[Start of section]
--- src/rtl/slot_counter.sv ---
// Mod-4 slot index with clear, load-to-1 and increment; wrap flags the 3->0 step.
module slot_counter
  import tdm_pkg::*;
(
  input  logic             clk,
  input  logic             rst,
  input  logic             clr_i,
  input  logic             load1_i,
  input  logic             inc_i,
  output logic [SEL_W-1:0] cnt_o,
  output logic             wrap_o
);
  logic [SEL_W-1:0] cnt_q, cnt_d;

  // Clear beats load, load beats increment.
  always_comb begin
    cnt_d = cnt_q;
    if (clr_i)        cnt_d = '0;
    else if (load1_i) cnt_d = SEL_W'(1);
    else if (inc_i)   cnt_d = cnt_q + SEL_W'(1);
  end

  assign wrap_o = inc_i & ~load1_i & ~clr_i & (cnt_q == SEL_W'(LANES - 1));
  assign cnt_o  = cnt_q;

  // Counter register.
  always_ff @(posedge clk) begin
    if (rst) cnt_q <= '0;
    else     cnt_q <= cnt_d;
  end
endmodule

--- src/rtl/tdm_demux_1x4.sv ---
// 1:4 TDM demultiplexer: aligns on sync, assembles four slots, emits a registered frame.
module tdm_demux_1x4
  import tdm_pkg::*;
#(
  parameter int WIDTH = 1
) (
  input  logic                   clk,
  input  logic                   rst,
  input  logic [WIDTH-1:0]       Y,
  input  logic                   sync,
  input  logic                   en,
  output logic [LANES*WIDTH-1:0] in,
  output logic [SEL_W-1:0]       S,
  output logic                   valid,
  output logic                   sync_err
);
  // Slot 3 never needs a shadow: it goes straight into the output word.
  typedef logic [LANES-2:0][WIDTH-1:0] shadow_t;

  demux_state_t             state_q, state_d;
  shadow_t                  shadow_q, shadow_d;
  logic [LANES*WIDTH-1:0]   in_q, in_d;
  logic                     valid_q, err_q, err_d;
  logic                     clr, load1, inc, wrap;
  logic [SEL_W-1:0]         slot;

  slot_counter u_slot (
    .clk     (clk),
    .rst     (rst),
    .clr_i   (clr),
    .load1_i (load1),
    .inc_i   (inc),
    .cnt_o   (slot),
    .wrap_o  (wrap)
  );

  // Next-state, shadow capture, frame assembly and error detection.
  always_comb begin
    state_d  = state_q;
    shadow_d = shadow_q;
    in_d     = in_q;
    err_d    = 1'b0;
    clr      = 1'b0;
    load1    = 1'b0;
    inc      = 1'b0;
    case (state_q)
      HUNT: begin
        if (en && sync) begin
          shadow_d[0] = Y;
          load1       = 1'b1;
          state_d     = LOCKED;
        end
      end
      LOCKED: begin
        if (en) begin
          if (sync) begin
            // Sync anywhere but slot 0 restarts the frame at this sample.
            err_d       = (slot != '0);
            shadow_d[0] = Y;
            load1       = 1'b1;
          end else if (slot == '0) begin
            // Expected a frame marker; alignment is lost.
            err_d   = 1'b1;
            clr     = 1'b1;
            state_d = HUNT;
          end else begin
            inc = 1'b1;
            for (int k = 1; k < LANES - 1; k++)
              if (slot == SEL_W'(k)) shadow_d[k] = Y;
            if (slot == SEL_W'(LANES - 1)) in_d = {Y, shadow_q};
          end
        end
      end
      default: begin
        state_d = HUNT;
        clr     = 1'b1;
      end
    endcase
  end

  // State, shadow lanes and registered outputs.
  always_ff @(posedge clk) begin
    if (rst) begin
      state_q  <= HUNT;
      shadow_q <= '0;
      in_q     <= '0;
      valid_q  <= 1'b0;
      err_q    <= 1'b0;
    end else begin
      state_q  <= state_d;
      shadow_q <= shadow_d;
      in_q     <= in_d;
      valid_q  <= wrap;
      err_q    <= err_d;
    end
  end

  assign in       = in_q;
  assign S        = slot;
  assign valid    = valid_q;
  assign sync_err = err_q;
endmodule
[End of section]
• Description of the task:
Repeat all of the material, exactly as it reads.

• Written answer:
--- src/rtl/slot_counter.sv ---
// Mod-4 slot index with clear, load-to-1 and increment; wrap flags the 3->0 step.
module slot_counter
  import tdm_pkg::*;
(
  input  logic             clk,
  input  logic             rst,
  input  logic             clr_i,
  input  logic             load1_i,
  input  logic             inc_i,
  output logic [SEL_W-1:0] cnt_o,
  output logic             wrap_o
);
  logic [SEL_W-1:0] cnt_q, cnt_d;

  // Clear beats load, load beats increment.
  always_comb begin
    cnt_d = cnt_q;
    if (clr_i)        cnt_d = '0;
    else if (load1_i) cnt_d = SEL_W'(1);
    else if (inc_i)   cnt_d = cnt_q + SEL_W'(1);
  end

  assign wrap_o = inc_i & ~load1_i & ~clr_i & (cnt_q == SEL_W'(LANES - 1));
  assign cnt_o  = cnt_q;

  // Counter register.
  always_ff @(posedge clk) begin
    if (rst) cnt_q <= '0;
    else     cnt_q <= cnt_d;
  end
endmodule

--- src/rtl/tdm_demux_1x4.sv ---
// 1:4 TDM demultiplexer: aligns on sync, assembles four slots, emits a registered frame.
module tdm_demux_1x4
  import tdm_pkg::*;
#(
  parameter int WIDTH = 1
) (
  input  logic                   clk,
  input  logic                   rst,
  input  logic [WIDTH-1:0]       Y,
  input  logic                   sync,
  input  logic                   en,
  output logic [LANES*WIDTH-1:0] in,
  output logic [SEL_W-1:0]       S,
  output logic                   valid,
  output logic                   sync_err
);
  // Slot 3 never needs a shadow: it goes straight into the output word.
  typedef logic [LANES-2:0][WIDTH-1:0] shadow_t;

  demux_state_t             state_q, state_d;
  shadow_t                  shadow_q, shadow_d;
  logic [LANES*WIDTH-1:0]   in_q, in_d;
  logic                     valid_q, err_q, err_d;
  logic                     clr, load1, inc, wrap;
  logic [SEL_W-1:0]         slot;

  slot_counter u_slot (
    .clk     (clk),
    .rst     (rst),
    .clr_i   (clr),
    .load1_i (load1),
    .inc_i   (inc),
    .cnt_o   (slot),
    .wrap_o  (wrap)
  );

  // Next-state, shadow capture, frame assembly and error detection.
  always_comb begin
    state_d  = state_q;
    shadow_d = shadow_q;
    in_d     = in_q;
    err_d    = 1'b0;
    clr      = 1'b0;
    load1    = 1'b0;
    inc      = 1'b0;
    case (state_q)
      HUNT: begin
        if (en && sync) begin
          shadow_d[0] = Y;
          load1       = 1'b1;
          state_d     = LOCKED;
        end
      end
      LOCKED: begin
        if (en) begin
          if (sync) begin
            // Sync anywhere but slot 0 restarts the frame at this sample.
            err_d       = (slot != '0);
            shadow_d[0] = Y;
            load1       = 1'b1;
          end else if (slot == '0) begin
            // Expected a frame marker; alignment is lost.
            err_d   = 1'b1;
            clr     = 1'b1;
            state_d = HUNT;
          end else begin
            inc = 1'b1;
            for (int k = 1; k < LANES - 1; k++)
              if (slot == SEL_W'(k)) shadow_d[k] = Y;
            if (slot == SEL_W'(LANES - 1)) in_d = {Y, shadow_q};
          end
        end
      end
      default: begin
        state_d = HUNT;
        clr     = 1'b1;
      end
    endcase
  end

  // State, shadow lanes and registered outputs.
  always_ff @(posedge clk) begin
    if (rst) begin
      state_q  <= HUNT;
      shadow_q <= '0;
      in_q     <= '0;
      valid_q  <= 1'b0;
      err_q    <= 1'b0;
    end else begin
      state_q  <= state_d;
      shadow_q <= shadow_d;
      in_q     <= in_d;
      valid_q  <= wrap;
      err_q    <= err_d;
    end
  end

  assign in       = in_q;
  assign S        = slot;
  assign valid    = valid_q;
  assign sync_err = err_q;
endmodule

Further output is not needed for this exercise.